1. Bullying is an intentional written, verbal, or physical act that intimidates or subjects a person to hostility or ill treatment.

2. Bullying involves repeated actions which causes another to feel afraid, humiliated, embarrassed, threatened, or shamed.

3. There are four ways bullying happens: verbally, physically, sexually, or whereby property is extorted or vandalized.

4. There is typically an imbalance of power in the relationship whereby the culprit seeks control.

5. Bullying can lead to feelings of alienation, insecurity, anger, and fear. The victim can experience a drop in grades, weight loss or gain, headaches, and even suicide.

6. If you suspect your child is being bullied, talk to your child, contact the school, and/or notify the police. (NOTE: My mother never knew I was being bullied because I was afraid to tell her. I thought I was going to get in trouble and be blamed for what was happening to me. Please assure your child that it’s not their fault if this is taking place and that you are there to advocate and support them.

7. If you suspect your child is a bully, talk to your child, encourage empathy for others, review consequences of bullying behavior, and, if necessary, contact the school for help.

Two days after this presentation, I received this email from a parent:

Good Morning, Mrs. Parker. I was planning to not come to the meeting the other night because I was very tired from working all day. However, I am very glad that I did. The information you shared helped me to realize that my child is a bully. Up until the meeting, I dismissed what he was doing as “kids being kids.” But, when you started sharing those bullying traits and said, “It can lead to the death of another person” I knew I could no longer be in denial.

Initially, I was at a lost for words. I never expected an email like this.
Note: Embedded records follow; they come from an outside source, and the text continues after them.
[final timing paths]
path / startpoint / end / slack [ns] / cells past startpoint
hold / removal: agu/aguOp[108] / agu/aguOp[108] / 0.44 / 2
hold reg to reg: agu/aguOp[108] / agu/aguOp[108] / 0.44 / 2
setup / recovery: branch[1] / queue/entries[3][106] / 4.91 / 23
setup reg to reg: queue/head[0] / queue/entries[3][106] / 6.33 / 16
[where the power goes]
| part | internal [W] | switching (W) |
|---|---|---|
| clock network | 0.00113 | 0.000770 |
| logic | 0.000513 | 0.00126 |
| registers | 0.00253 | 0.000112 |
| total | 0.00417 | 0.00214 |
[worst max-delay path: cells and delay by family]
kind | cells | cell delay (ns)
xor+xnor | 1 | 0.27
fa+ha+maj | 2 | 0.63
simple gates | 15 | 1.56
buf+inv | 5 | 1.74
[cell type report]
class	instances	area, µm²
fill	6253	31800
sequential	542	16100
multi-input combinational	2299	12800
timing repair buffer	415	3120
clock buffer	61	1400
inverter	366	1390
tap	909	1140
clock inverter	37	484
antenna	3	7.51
$ cat src/rtl/tlb_pkg.sv
package tlb_pkg;

  // table geometry
  localparam int NUM_ENTRIES = 16;
  localparam int IDX_W       = 4;

  // page size encodings, also the page offset widths
  // 8 KiB small page
  localparam int SMALL_PS = 13;
  // 8 MiB huge page
  localparam int HUGE_PS  = 23;

  // address and field widths
  typedef logic [31:0] vaddr_t;
  typedef logic [31:0] paddr_t;
  // vaddr bits 31:13
  typedef logic [18:0] vppn_t;
  typedef logic [18:0] ppn_t;
  typedef logic [9:0]  asid_t;
  typedef logic [5:0]  ps_t;
  typedef logic [IDX_W-1:0] tlb_idx_t;
  // one bit per entry
  typedef logic [NUM_ENTRIES-1:0] hit_vec_t;

  // searchable half of an entry
  typedef struct packed {
    logic  e;
    vppn_t vppn;
    ps_t   ps;
    logic  g;
    asid_t asid;
  } tlb_key_t;

  // translation half of an entry
  typedef struct packed {
    ppn_t ppn;
    logic v;
    logic d;
  } tlb_value_t;

  typedef struct packed {
    vaddr_t vaddr;
    asid_t  asid;
  } lookup_req_t;

  typedef struct packed {
    logic     hit;
    logic     multi_hit;
    tlb_idx_t idx;
    paddr_t   paddr;
    logic     v;
    logic     d;
  } lookup_resp_t;

  // refill payload, held stable while req is high
  typedef struct packed {
    tlb_idx_t   idx;
    tlb_key_t   key;
    tlb_value_t value;
  } update_req_t;

  // encoder to translate stage
  typedef struct packed {
    logic     hit;
    logic     multi_hit;
    tlb_idx_t idx;
    logic     huge;
    vaddr_t   vaddr;
  } stage1_t;

  typedef enum logic [1:0] {
    UPD_IDLE,
    UPD_WRITE,
    UPD_ACK
  } update_state_t;

endpackage

$ cat src/rtl/tlb_hit_encoder.sv
module tlb_hit_encoder import tlb_pkg::*; (
  input  logic     clk,
  input  logic     reset_i,
  input  logic     valid_i,
  input  vaddr_t   vaddr_i,
  input  hit_vec_t hit_i,
  input  hit_vec_t huge_i,
  output logic     valid_o,
  output stage1_t  stage_o
);

  stage1_t  stage_d;
  tlb_idx_t enc_idx;

  // lowest set bit wins, loop runs downward so the last write is the lowest
  always_comb begin
    enc_idx = '0;
    for (int i = NUM_ENTRIES - 1; i >= 0; i--) begin
      if (hit_i[i]) begin
        enc_idx = tlb_idx_t'(i);
      end
    end
  end

  always_comb begin
    stage_d.hit       = |hit_i;
    // more than one bit set if clearing the lowest leaves something
    stage_d.multi_hit = |(hit_i & (hit_i - 1'b1));
    stage_d.idx       = enc_idx;
    stage_d.huge      = huge_i[enc_idx] & stage_d.hit;
    stage_d.vaddr     = vaddr_i;
  end

  // stage 1 valid
  always_ff @(posedge clk) begin
    if (reset_i) begin
      valid_o <= 1'b0;
    end else begin
      valid_o <= valid_i;
    end
  end

  // stage 1 payload
  always_ff @(posedge clk) begin
    stage_o <= stage_d;
  end

  assert property (@(posedge clk) disable iff (reset_i)
    valid_o && stage_o.multi_hit |-> stage_o.hit);

endmodule

$ cat src/rtl/tlb_key_array.sv
module tlb_key_array import tlb_pkg::*; (
  input  logic        clk,
  input  logic        reset_i,
  input  lookup_req_t lookup_req_i,
  input  logic        wr_en_i,
  input  tlb_idx_t    wr_idx_i,
  input  tlb_key_t    wr_key_i,
  // one match bit per entry, combinational from lookup_req_i
  output hit_vec_t    hit_o,
  // registered page size flag per entry
  output hit_vec_t    huge_o
);

  // page number part of the lookup address
  vppn_t    lookup_vppn;
  // per-entry write strobes
  hit_vec_t entry_wr_en;

  assign lookup_vppn = lookup_req_i.vaddr[31:SMALL_PS];

  // one-hot decode of the refill index
  always_comb begin
    entry_wr_en = '0;
    if (wr_en_i) begin
      entry_wr_en[wr_idx_i] = 1'b1;
    end
  end

  // all entries searched in parallel
  for (genvar i = 0; i < NUM_ENTRIES; i++) begin : g_entry
    tlb_match_single i_tlb_match_single (
      .clk          (clk),
      .reset_i      (reset_i),
      .lookup_vppn_i(lookup_vppn),
      .lookup_asid_i(lookup_req_i.asid),
      .wr_en_i      (entry_wr_en[i]),
      .wr_key_i     (wr_key_i),
      .match_o      (hit_o[i]),
      .huge_o       (huge_o[i])
    );
  end

endmodule

$ cat src/rtl/tlb_lookup_top.sv
module tlb_lookup_top import tlb_pkg::*; (
  input  logic         clk,
  input  logic         reset_i,
  // lookup stream, no back-pressure
  input  logic         lookup_valid_i,
  input  lookup_req_t  lookup_req_i,
  // response two register stages later
  output logic         resp_valid_o,
  output lookup_resp_t resp_o,
  // refill port, four-phase req/ack
  input  logic         update_req_i,
  input  update_req_t  update_i,
  output logic         update_ack_o
);

  // write path from refill control
  logic       wr_en;
  tlb_idx_t   wr_idx;
  tlb_key_t   wr_key;
  tlb_value_t wr_value;

  // combinational search result
  hit_vec_t   hit_vec;
  hit_vec_t   huge_vec;

  // stage 1 register
  logic       s1_valid;
  stage1_t    s1;

  tlb_update_ctrl i_tlb_update_ctrl (
    .clk         (clk),
    .reset_i     (reset_i),
    .update_req_i(update_req_i),
    .update_i    (update_i),
    .update_ack_o(update_ack_o),
    .wr_en_o     (wr_en),
    .wr_idx_o    (wr_idx),
    .wr_key_o    (wr_key),
    .wr_value_o  (wr_value)
  );

  tlb_key_array i_tlb_key_array (
    .clk         (clk),
    .reset_i     (reset_i),
    .lookup_req_i(lookup_req_i),
    .wr_en_i     (wr_en),
    .wr_idx_i    (wr_idx),
    .wr_key_i    (wr_key),
    .hit_o       (hit_vec),
    .huge_o      (huge_vec)
  );

  tlb_hit_encoder i_tlb_hit_encoder (
    .clk    (clk),
    .reset_i(reset_i),
    .valid_i(lookup_valid_i),
    .vaddr_i(lookup_req_i.vaddr),
    .hit_i  (hit_vec),
    .huge_i (huge_vec),
    .valid_o(s1_valid),
    .stage_o(s1)
  );

  tlb_translate_stage i_tlb_translate_stage (
    .clk         (clk),
    .reset_i     (reset_i),
    .valid_i     (s1_valid),
    .stage_i     (s1),
    .wr_en_i     (wr_en),
    .wr_idx_i    (wr_idx),
    .wr_value_i  (wr_value),
    .resp_valid_o(resp_valid_o),
    .resp_o      (resp_o)
  );

endmodule

$ cat src/rtl/tlb_match_single.sv
module tlb_match_single import tlb_pkg::*; (
  input  logic     clk,
  input  logic     reset_i,
  input  vppn_t    lookup_vppn_i,
  input  asid_t    lookup_asid_i,
  input  logic     wr_en_i,
  input  tlb_key_t wr_key_i,
  // purely combinational, no register on the match path
  output logic     match_o,
  output logic     huge_o
);

  tlb_key_t key_q;
  // page size decoded once at write time
  logic     huge_q;

  logic match_high;
  logic match_low;
  logic match_asid;

  // only e is cleared on reset
  always_ff @(posedge clk) begin
    if (reset_i) begin
      key_q.e <= 1'b0;
    end else if (wr_en_i) begin
      key_q  <= wr_key_i;
      huge_q <= (wr_key_i.ps == ps_t'(HUGE_PS));
    end
  end

  // upper vppn bits, compared for both page sizes
  assign match_high = key_q.vppn[18:HUGE_PS-SMALL_PS]
                      == lookup_vppn_i[18:HUGE_PS-SMALL_PS];
  // lower vppn bits, ignored for huge pages
  assign match_low  = key_q.vppn[HUGE_PS-SMALL_PS-1:0]
                      == lookup_vppn_i[HUGE_PS-SMALL_PS-1:0];
  assign match_asid = (key_q.asid == lookup_asid_i);

  // global entries skip the asid compare
  assign match_o = key_q.e
                   && match_high
                   && (huge_q || match_low)
                   && (key_q.g || match_asid);

  // huge flag only meaningful when match_o is set
  assign huge_o = huge_q;

endmodule

$ cat src/rtl/tlb_translate_stage.sv
module tlb_translate_stage import tlb_pkg::*; (
  input  logic         clk,
  input  logic         reset_i,
  input  logic         valid_i,
  input  stage1_t      stage_i,
  input  logic         wr_en_i,
  input  tlb_idx_t     wr_idx_i,
  input  tlb_value_t   wr_value_i,
  output logic         resp_valid_o,
  output lookup_resp_t resp_o
);

  tlb_value_t   value_q [NUM_ENTRIES];

  // value write trails the key write by one cycle
  // so a lookup that matched the old key still reads the old value
  logic         wr_en_q;
  tlb_idx_t     wr_idx_q;
  tlb_value_t   wr_value_q;

  tlb_value_t   rd_value;
  lookup_resp_t resp_d;

  always_ff @(posedge clk) begin
    if (reset_i) begin
      wr_en_q <= 1'b0;
    end else begin
      wr_en_q <= wr_en_i;
    end
  end

  always_ff @(posedge clk) begin
    wr_idx_q   <= wr_idx_i;
    wr_value_q <= wr_value_i;
  end

  // value array, no reset
  always_ff @(posedge clk) begin
    if (wr_en_q) begin
      value_q[wr_idx_q] <= wr_value_q;
    end
  end

  assign rd_value = value_q[stage_i.idx];

  // address formation by page size, zeroed on a miss
  always_comb begin
    resp_d           = '0;
    resp_d.hit       = stage_i.hit;
    resp_d.multi_hit = stage_i.multi_hit;
    if (stage_i.hit) begin
      resp_d.idx = stage_i.idx;
      resp_d.v   = rd_value.v;
      resp_d.d   = rd_value.d;
      if (stage_i.huge) begin
        // ppn 18:10 then 23-bit offset
        resp_d.paddr = {rd_value.ppn[18:HUGE_PS-SMALL_PS], stage_i.vaddr[HUGE_PS-1:0]};
      end else begin
        // full ppn then 13-bit offset
        resp_d.paddr = {rd_value.ppn, stage_i.vaddr[SMALL_PS-1:0]};
      end
    end
  end

  always_ff @(posedge clk) begin
    if (reset_i) begin
      resp_valid_o <= 1'b0;
    end else begin
      resp_valid_o <= valid_i;
    end
  end

  always_ff @(posedge clk) begin
    resp_o <= resp_d;
  end

  assert property (@(posedge clk) disable iff (reset_i)
    resp_valid_o && !resp_o.hit |-> resp_o.paddr == '0);

endmodule

$ cat src/rtl/tlb_update_ctrl.sv
module tlb_update_ctrl import tlb_pkg::*; (
  input  logic        clk,
  input  logic        reset_i,
  input  logic        update_req_i,
  input  update_req_t update_i,
  output logic        update_ack_o,
  output logic        wr_en_o,
  output tlb_idx_t    wr_idx_o,
  output tlb_key_t    wr_key_o,
  output tlb_value_t  wr_value_o
);

  update_state_t state_q;
  update_state_t state_d;

  // four-phase refill
  // idle -> write for one cycle -> ack until req drops
  always_comb begin
    state_d = state_q;
    unique case (state_q)
      UPD_IDLE: begin
        if (update_req_i) begin
          state_d = UPD_WRITE;
        end
      end
      UPD_WRITE: begin
        state_d = UPD_ACK;
      end
      UPD_ACK: begin
        // hold ack until requester releases req
        if (!update_req_i) begin
          state_d = UPD_IDLE;
        end
      end
      default: begin
        state_d = UPD_IDLE;
      end
    endcase
  end

  // ack and write strobe registered alongside the state
  always_ff @(posedge clk) begin
    if (reset_i) begin
      state_q      <= UPD_IDLE;
      update_ack_o <= 1'b0;
      wr_en_o      <= 1'b0;
    end else begin
      state_q      <= state_d;
      update_ack_o <= (state_d == UPD_ACK);
      wr_en_o      <= (state_d == UPD_WRITE);
    end
  end

  // payload straight from the port, stable while req is high
  assign wr_idx_o   = update_i.idx;
  assign wr_key_o   = update_i.key;
  assign wr_value_o = update_i.value;

  assert property (@(posedge clk) disable iff (reset_i)
    state_q == UPD_IDLE |-> !update_ack_o);

  // single write pulse per refill
  assert property (@(posedge clk) disable iff (reset_i)
    wr_en_o |=> !wr_en_o);

endmodule

$ cat config.mk
export PLATFORM = sky130hd
export DESIGN_NAME = tlb_lookup_top
export DESIGN_NICKNAME = d
export VERILOG_FILES = /design/src/rtl/tlb_pkg.sv /design/src/rtl/tlb_hit_encoder.sv /design/src/rtl/tlb_key_array.sv /design/src/rtl/tlb_lookup_top.sv /design/src/rtl/tlb_match_single.sv /design/src/rtl/tlb_translate_stage.sv /design/src/rtl/tlb_update_ctrl.sv
export SDC_FILE = /design/constraint.sdc
export NUM_CORES = 1
export LEC_CHECK = 0
export BUFFER_PORTS_ARGS = -buffer_cell sky130_fd_sc_hd__buf_2
export CAP_MARGIN = 20
export CORE_MARGIN = 10
export CORE_UTILIZATION = 60
export DETAILED_ROUTE_END_ITERATION = 16
export GPL_ROUTABILITY_DRIVEN = 0
export HOLD_SLACK_MARGIN = 0.08
export PLACE_DENSITY = 0.87
export SYNTH_ARGS = -nofsm -noshare
export SYNTH_HDL_FRONTEND = slang
export SYNTH_HIERARCHICAL = 1
export SYNTH_SLANG_ARGS = --single-unit
$ cat constraint.sdc
create_clock -name clk -period 3.1 [get_ports clk]
set_input_delay 0.155 -clock clk [delete_from_list [all_inputs] [get_ports clk]]
set_output_delay 0.155 -clock clk [all_outputs]
set_load 0.01 [all_outputs]
# Word-level counts from Yosys, hierarchy flattened
# Memory sizes are Yosys's and may differ from the RTL's. A register that Yosys moved wholly into a read port is not among the register bits.
# Index checks and enable logic that the tools add are counted.
# word_totals
inputBits	108
memories	1
register_bits	614
output_inout_bits	42
ram_bits	336
word_cells	289
# classes
bitwise	3
n_reduce_logical	100
n_eq_ne	53
n_addsub	1
magnitude_cmp	3
mux	27
# mem_list
memory	words	width	read_ports	rd_clocked_by_memory_dff	write_ports	line_no	text
i_tlb_translate_stage.value_q	16	21	1	1	1	tlb_translate_stage.sv:13	tlb_value_t value_q [NUM_ENTRIES];
# op_table
op	count
== test 10 bit	32
== test 9 bit	16
two-way mux 4 bit	16
logical AND 1 bit	49
logical OR 1 bit	32
AND reduction 2 bit	16
OR reduction 16 bit	2
two-way mux 23 bit	1
AND 16 bit	1
two-way mux 16 bit	1
subtractor 16 x 1 -> 16 bit (second input constant)	1
less-than comparator 4 x 5 -> 1 bit (second input constant)	2
== test 6 x 5 -> 1 bit (second input constant)	1
case mux 2 bit (3 select lines)	1
binary-select mux 1 bit (select 4 bit)	1
demux 1 bit (select 4 bit)	1
== test 2 x 1 -> 1 bit (second input constant)	2
== test 2 bit (second input constant)	2
>= comparator 4 x 1 -> 1 bit (second input constant)	1
two-way mux 1 bit	4
two-way mux 2 bit	2
logical NOT 2 bit	1
AND 1 bit	1
NOT 1 bit	1

# Depth between registers and ports, before layout
# Gate-level depths: netlist of the first run.
# logic_depth
depth_word	23
depth_mapped	11
mapped_depth_nobuf	11

# Hierarchy
# Netlist of the first run, hierarchy kept.
# modules_own_cells
mod	seq_area_each_um2	cells_per_inst	n_inst	area_per_inst_um2
tlb_match_single	950.9	76	16	1313.8
tlb_translate_stage	11431.0	779	1	14664.1
tlb_hit_encoder	800.8	122	1	1348.8
tlb_update_ctrl	80.1	72	1	586.8
tlb_key_array	0.0	23	1	117.6

# Least setup slack after synthesis of the first run
# OpenSTA, ideal clock, no wires.
# synth_timing
path_kind	register to register
start	register i_tlb_key_array/g_entry[5].i_tlb_match_single/key_q[25] in the netlist's numbering
end	register i_tlb_hit_encoder/stage_o[32] in the netlist's numbering
setup_ns	0.128
path_buffers	0
setup_slack_ns	0.194
required_ns	2.972
period_less_slack_ns	2.906
t_arrival_ns	2.778
path_stages_with_launch	11
path_cell_list	edfxtp_1 -> xor2_1 -> nor4_1 -> a41oi_1 -> nor3_1 -> inv_1 -> a221o_2 -> nand2_4 -> mux4_1 -> a22oi_1 -> o211ai_2
# synth_rtl
item	line_no	text
start, declared	tlb_match_single.sv:13	tlb_key_t key_q;
start signal, assigned	tlb_match_single.sv:26	key_q <= wr_key_i;
end signal, assigned	tlb_hit_encoder.sv:45	stage_o <= stage_d;
end, declared	tlb_hit_encoder.sv:9	output stage1_t stage_o

==> reports/metrics.yaml, run 1 <==
status:
  status: "complete, but fails checks"
  violations: "setup timing"
floorplanning:
  initial_core_util: 0.6075
  die_height_um: 270.2
  die_area_mm2: 0.07300
  core_mm2: 0.06183
  row_count: 91
  io_pins: 150
  die_w_um: 270.2
clock_network:
  path_clk_slew_ns: 0.06
  cts_made_buffers: 91
  clk_path_buf_depth: 3
  clockRootBuffer: "clkbuf_16"
  cts_sinks: 950
  h-tree-depth: 3
  clk-insertion-delay-late_ns: 0.65
  tritoncts: "yes"
power_and_ir_drop:
  peakVddDrop_v: 0.0005418
  p_total_w: 0.02597
  p_per_area_mw_per_mm2: 580.3
  p_leak_nw: 15.25
worst_setup_path:
  path_delay_family: "simple AND/OR/NAND/NOR gates"
  max_stage_delay_ns: 0.62
  cp_max_fo: 7
  cpMostUsedCell: "buf_4"
  path_class: "reg -> reg"
  worstPathArrival_ns: 3.75
  path_buf_inv: 3
  crit_required_ns: 3.63
  critPathSlowestCell: "nor4_1"
  crit_path_start_kind: "flip-flop"
  crit_chain: "xor2_1, nor4_1, a41oi_1, buf_4, nor3_1, buf_4, nor4_4, buf_4, a211oi_2, a311oi_2, a22oi_2, o211ai_2"
  worstSetupEndpointType: "flip-flop"
route:
  first_iter_violations: 2379
  routed_wl_um: 91770
  num_vias: 21510
  viasPerCell: 6.059
  drtPass1Iterations: 6
  drc: 0
  ant_nets: 0
  wire_per_inst_um: 25.85
place:
  place_area_mm2: 0.04045
  portBuffers: 149
  dp_cells: 3282
  dp_hpwl_um: 55050
sta:
  rsz0062_at_grt: "true"
  period_minus_slack_ns: 3.221
  fin_crit_sh: 1.039
  finalClockSkew_ns: 0.01970
  hold_viol: 0
  relSlewSlack: 0.3152
  worst_slack_ns: -0.1210
  worstMarginPinSlew_ns: 1.026
  finalMaxSlewViolations: 0
  finalSetupViolations: 2
  fmax_ghz: 0.3105
cells_and_area:
  drive_gt1_frac: 0.2350
  layout_common_cells: "edfxtp_1, xor2_1, buf_4"
  final_cell_area_mm2: 0.04476
  layout.cells.non_filler: 3550
  final_common_cell: "edfxtp_1"
  nNetsFinal: 2743
  area_growth_pct: 19.17
global_route:
  grt_pass1_wl_um: 135400
  grt_usage: 0.2421
  grt_max_degree: 53
  grt-ovfl-total: 0
  grt_pass1_vias: 22360
  antenna_found_initial: 3
hold_path:
  hold_class: "in -> reg"
logic_synthesis:
  netlist_instances: 2203
  yosys_warnings: 6
  synth_area_mm2: 0.03756
  syn-num-nets: 2311
  synth.avg_cell_area_um2: 17.05
run:
  drv_cap: 0
[path summary, 6_finish.rpt]
path	start	to	slack [ns]	depth (start not counted)
max	flip-flop	i_tlb_hit_encoder/stage_o[32]	-0.12	12
min	reset_i	flip-flop	0.13	2
max reg2reg	flip-flop	i_tlb_hit_encoder/stage_o[32]	-0.12	12
min reg2reg	i_tlb_hit_encoder/stage_o[37]	i_tlb_translate_stage/resp_o[38]	0.35	0
[report_power, final]
| group | internal, W | total, W | switching [W] |
|---|---|---|---|
| combinational | 0.000394 | 0.000980 | 0.000586 |
| clock | 0.00627 | 0.0109 | 0.00467 |
| sequential | 0.0140 | 0.0141 | 0.0000864 |
[cell type report]
cell class                 instances  area [um^2]
antenna                            2        5.005
clock buffer                     122         2496
clock inverter                    47        455.4
fill                            3440        17070
inverter                           5        18.77
multi-input combinational       1147        10030
sequential                       950        27350
tap                              837         1047
timing repair buffer             440         3353
[repair_timing]
| item | CTS | global route |
|---|---|---|
| endpoints found under the setup margin | 2 | 2 |
| hold buffers | 92 | 0 |
| gates resized for setup | 22 | 42 |
| pin swaps | 8 | 21 |
| setup buffers | 0 | 5 |
| hold endpoints to repair | 565 | 0 |
[stage by stage]
stage          setup TNS [ns]    util  setup slack, ns  hold slack [ns]
5_1_grt               -0.3179  0.7238          -0.1844           0.1400
3_5_place_dp          -0.6262  0.6543          -0.3529           0.2587
6_report              -0.1679  0.7239          -0.1210           0.1312
4_1_cts                     0  0.7189        0.0007725           0.1069
2_1_floorplan               0       -           0.1941           0.1827
3_3_place_gp          -0.4028  0.6543          -0.2213           0.2589
[metal layers]
layer  track usage  wire, um  part of all wire
met1        0.2868     32460              0.35
met2        0.4299     47550              0.52
met3       0.04567      7706             0.084
met4       0.09718      4041             0.044
met5             0        17           0.00019
[flip-flops by register name (all words and copies together), names as in the netlist]
register / cells
i_tlb_update_ctrl/state_q: 2
i_tlb_translate_stage/wr_idx_q: 4
i_tlb_translate_stage/resp_o: 40
i_tlb_key_array/g_entry.i_tlb_match_single/huge_o: 16
i_tlb_hit_encoder/stage_o: 30
i_tlb_hit_encoder/valid_o: 1
i_tlb_key_array/g_entry.i_tlb_match_single/key_q: 496
i_tlb_translate_stage/value_q: 336
i_tlb_update_ctrl/wr_en_o: 1
i_tlb_translate_stage/wr_en_q: 1
i_tlb_translate_stage/wr_value_q: 21
i_tlb_translate_stage/resp_valid_o: 1
i_tlb_update_ctrl/update_ack_o: 1
Note: power is estimated with default switching activity, not from simulation.
==> run 2, diff against run 1 <==
--- a/config.mk
+++ b/config.mk
@@ -6,7 +6,7 @@
 export NUM_CORES = 1
 export LEC_CHECK = 0
 export BUFFER_PORTS_ARGS = -buffer_cell sky130_fd_sc_hd__buf_2
-export CAP_MARGIN = 20
+export CAP_MARGIN = 10
 export CORE_MARGIN = 10
 export CORE_UTILIZATION = 60
 export DETAILED_ROUTE_END_ITERATION = 16
@@ -15,5 +15,4 @@
 export PLACE_DENSITY = 0.87
 export SYNTH_ARGS = -nofsm -noshare
 export SYNTH_HDL_FRONTEND = slang
-export SYNTH_HIERARCHICAL = 1
 export SYNTH_SLANG_ARGS = --single-unit
==> run 2 against run 1 <==
Effect of this change:
- synthesized cell count is 3.7% lower
- worst hold slack got worse by 0.010 ns
- non-clock buffer count shrank 36
- critical endpoint is now i_tlb_hit_encoder.stage_o[32]
- clock skew is 0.025 ns higher
- cell count down 3.4%
- global-route usage up 5.7 points
- utilization decreased by 0.19 points
- the flow still finishes with violations (setup timing)
- sequential power hardly changed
In short, I told the parent I was glad to assist and encouraged her to reach out if I could do more.

There is so much more helpful information I gleaned from this presentation. Unfortunately, I can not capture it all here. If you would like a copy, feel free to contact me directly. I will gladly share it with you.

Bullying is very serious. It is neither a normal childhood activity of rite of passage. Please take a moment to share this information with your child. In fact, let them read some of the news articles for themselves, if age appropriate. We can no longer afford to ignore this very serious problem. It’s time to take a stand against bullying.

Kimberly K. Parker is the President and CEO of Writing Momma Publishing, LLC (www.writingmomma.com). On July 23, 2011, she is hosting "The BEST Young Writer’s Workshop EVER” for youth between the ages of nine and 18. Additionally, she is hosting “Write On!”, an eight week summer writing program for youth. Visit www.writeonprogram.eventbrite.com for more information. Kimberly is a ghostwriter, author and blogger living in Maryland with her husband and three children.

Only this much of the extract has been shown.